**Your task**
Up to and including the line that contains "interface seg7_scan_display_if;", write out each line of the material from its first line, exactly.

**Given data**

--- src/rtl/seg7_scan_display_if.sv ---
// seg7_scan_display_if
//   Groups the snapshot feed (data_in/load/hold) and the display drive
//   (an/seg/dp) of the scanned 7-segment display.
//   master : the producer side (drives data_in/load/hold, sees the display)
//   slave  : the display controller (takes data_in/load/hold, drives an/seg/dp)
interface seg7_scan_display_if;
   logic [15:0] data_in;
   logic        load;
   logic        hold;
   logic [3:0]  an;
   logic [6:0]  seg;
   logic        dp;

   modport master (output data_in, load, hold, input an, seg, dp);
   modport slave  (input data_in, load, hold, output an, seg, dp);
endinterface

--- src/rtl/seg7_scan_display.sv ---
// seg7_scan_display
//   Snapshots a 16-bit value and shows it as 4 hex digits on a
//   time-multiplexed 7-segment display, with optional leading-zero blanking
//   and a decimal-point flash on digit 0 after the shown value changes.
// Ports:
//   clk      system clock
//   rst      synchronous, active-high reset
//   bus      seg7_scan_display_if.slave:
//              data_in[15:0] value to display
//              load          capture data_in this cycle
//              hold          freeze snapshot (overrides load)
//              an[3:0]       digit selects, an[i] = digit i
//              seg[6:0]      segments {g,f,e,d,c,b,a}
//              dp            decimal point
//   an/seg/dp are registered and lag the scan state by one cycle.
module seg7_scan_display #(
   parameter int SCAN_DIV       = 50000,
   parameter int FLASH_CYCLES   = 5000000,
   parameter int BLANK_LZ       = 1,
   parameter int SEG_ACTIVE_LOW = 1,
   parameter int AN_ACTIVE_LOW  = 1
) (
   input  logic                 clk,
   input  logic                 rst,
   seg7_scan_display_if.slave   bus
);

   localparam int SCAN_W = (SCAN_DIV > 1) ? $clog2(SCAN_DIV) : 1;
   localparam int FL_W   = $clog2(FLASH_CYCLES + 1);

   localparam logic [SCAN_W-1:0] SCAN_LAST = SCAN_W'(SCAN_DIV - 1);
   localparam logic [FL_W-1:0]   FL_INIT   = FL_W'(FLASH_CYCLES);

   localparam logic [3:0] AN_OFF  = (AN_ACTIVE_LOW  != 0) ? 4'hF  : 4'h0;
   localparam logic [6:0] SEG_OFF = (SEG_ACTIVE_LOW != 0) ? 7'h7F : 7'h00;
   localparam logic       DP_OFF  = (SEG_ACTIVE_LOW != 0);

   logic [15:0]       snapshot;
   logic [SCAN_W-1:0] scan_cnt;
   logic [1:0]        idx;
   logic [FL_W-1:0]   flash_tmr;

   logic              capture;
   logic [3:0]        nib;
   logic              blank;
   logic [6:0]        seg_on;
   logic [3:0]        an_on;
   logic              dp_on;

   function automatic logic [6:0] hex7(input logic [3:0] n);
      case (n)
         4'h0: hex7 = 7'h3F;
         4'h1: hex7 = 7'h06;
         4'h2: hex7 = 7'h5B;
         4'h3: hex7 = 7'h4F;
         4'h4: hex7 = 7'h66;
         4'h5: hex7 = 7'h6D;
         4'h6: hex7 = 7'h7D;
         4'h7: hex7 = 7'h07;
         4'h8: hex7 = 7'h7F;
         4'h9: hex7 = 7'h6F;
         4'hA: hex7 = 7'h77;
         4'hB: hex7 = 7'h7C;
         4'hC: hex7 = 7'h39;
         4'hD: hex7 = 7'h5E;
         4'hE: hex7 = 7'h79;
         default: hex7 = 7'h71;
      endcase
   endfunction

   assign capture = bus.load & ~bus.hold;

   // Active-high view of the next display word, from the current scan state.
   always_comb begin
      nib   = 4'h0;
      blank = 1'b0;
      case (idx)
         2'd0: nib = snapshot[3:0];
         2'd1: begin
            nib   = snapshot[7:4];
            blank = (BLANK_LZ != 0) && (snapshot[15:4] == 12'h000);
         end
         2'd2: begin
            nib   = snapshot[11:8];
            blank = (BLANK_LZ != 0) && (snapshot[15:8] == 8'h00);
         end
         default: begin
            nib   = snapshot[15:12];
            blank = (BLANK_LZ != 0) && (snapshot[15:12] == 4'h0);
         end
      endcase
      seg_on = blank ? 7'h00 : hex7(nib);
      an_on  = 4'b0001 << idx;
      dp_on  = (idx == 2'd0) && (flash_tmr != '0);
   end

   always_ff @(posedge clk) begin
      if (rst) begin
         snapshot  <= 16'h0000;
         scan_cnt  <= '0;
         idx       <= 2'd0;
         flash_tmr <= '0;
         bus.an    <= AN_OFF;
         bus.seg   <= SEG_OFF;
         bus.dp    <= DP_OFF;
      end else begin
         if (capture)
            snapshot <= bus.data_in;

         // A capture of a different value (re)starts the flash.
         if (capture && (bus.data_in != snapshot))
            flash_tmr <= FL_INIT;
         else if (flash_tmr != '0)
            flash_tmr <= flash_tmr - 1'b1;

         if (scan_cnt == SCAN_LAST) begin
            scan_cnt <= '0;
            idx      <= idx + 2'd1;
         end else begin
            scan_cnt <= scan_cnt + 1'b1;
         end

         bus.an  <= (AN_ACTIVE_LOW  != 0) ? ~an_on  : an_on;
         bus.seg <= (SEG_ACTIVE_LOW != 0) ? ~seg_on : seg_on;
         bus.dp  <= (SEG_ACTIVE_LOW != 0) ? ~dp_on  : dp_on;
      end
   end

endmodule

**Result**
--- src/rtl/seg7_scan_display_if.sv ---
// seg7_scan_display_if
//   Groups the snapshot feed (data_in/load/hold) and the display drive
//   (an/seg/dp) of the scanned 7-segment display.
//   master : the producer side (drives data_in/load/hold, sees the display)
//   slave  : the display controller (takes data_in/load/hold, drives an/seg/dp)
interface seg7_scan_display_if;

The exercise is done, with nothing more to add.